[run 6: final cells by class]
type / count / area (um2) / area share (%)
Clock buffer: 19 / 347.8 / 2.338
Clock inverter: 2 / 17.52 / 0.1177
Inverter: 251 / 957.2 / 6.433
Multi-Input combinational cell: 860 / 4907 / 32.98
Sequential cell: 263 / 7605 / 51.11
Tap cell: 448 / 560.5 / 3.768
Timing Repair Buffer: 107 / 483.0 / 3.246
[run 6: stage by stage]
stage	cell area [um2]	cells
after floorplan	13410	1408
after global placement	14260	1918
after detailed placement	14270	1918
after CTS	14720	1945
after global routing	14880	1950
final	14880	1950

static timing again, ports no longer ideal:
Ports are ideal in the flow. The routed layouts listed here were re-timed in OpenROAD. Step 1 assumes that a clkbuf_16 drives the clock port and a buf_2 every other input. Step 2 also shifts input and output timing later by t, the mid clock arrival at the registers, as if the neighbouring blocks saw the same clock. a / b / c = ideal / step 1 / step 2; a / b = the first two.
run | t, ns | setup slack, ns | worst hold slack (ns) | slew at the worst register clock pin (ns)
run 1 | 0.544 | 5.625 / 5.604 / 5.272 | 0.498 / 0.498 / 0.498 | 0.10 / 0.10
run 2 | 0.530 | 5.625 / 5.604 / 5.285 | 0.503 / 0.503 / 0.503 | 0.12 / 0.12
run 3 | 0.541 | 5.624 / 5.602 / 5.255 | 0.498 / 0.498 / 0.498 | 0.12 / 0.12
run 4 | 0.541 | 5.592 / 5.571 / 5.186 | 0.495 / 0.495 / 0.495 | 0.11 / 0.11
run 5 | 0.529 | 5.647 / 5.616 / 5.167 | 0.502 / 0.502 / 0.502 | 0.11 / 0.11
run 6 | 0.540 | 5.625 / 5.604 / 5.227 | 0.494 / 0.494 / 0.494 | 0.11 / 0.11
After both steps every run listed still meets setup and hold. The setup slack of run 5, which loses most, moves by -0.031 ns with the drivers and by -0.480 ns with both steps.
******
> TASK REQUIREMENTS
Retype exactly the lines above, from the one with "Clock buffer: 19 / 347.8 / 2.338" through the one with "run 1 | 0.544", inclusive.

> COMPLETED TASK
Clock buffer: 19 / 347.8 / 2.338
Clock inverter: 2 / 17.52 / 0.1177
Inverter: 251 / 957.2 / 6.433
Multi-Input combinational cell: 860 / 4907 / 32.98
Sequential cell: 263 / 7605 / 51.11
Tap cell: 448 / 560.5 / 3.768
Timing Repair Buffer: 107 / 483.0 / 3.246
[run 6: stage by stage]
stage	cell area [um2]	cells
after floorplan	13410	1408
after global placement	14260	1918
after detailed placement	14270	1918
after CTS	14720	1945
after global routing	14880	1950
final	14880	1950

static timing again, ports no longer ideal:
Ports are ideal in the flow. The routed layouts listed here were re-timed in OpenROAD. Step 1 assumes that a clkbuf_16 drives the clock port and a buf_2 every other input. Step 2 also shifts input and output timing later by t, the mid clock arrival at the registers, as if the neighbouring blocks saw the same clock. a / b / c = ideal / step 1 / step 2; a / b = the first two.
run | t, ns | setup slack, ns | worst hold slack (ns) | slew at the worst register clock pin (ns)
run 1 | 0.544 | 5.625 / 5.604 / 5.272 | 0.498 / 0.498 / 0.498 | 0.10 / 0.10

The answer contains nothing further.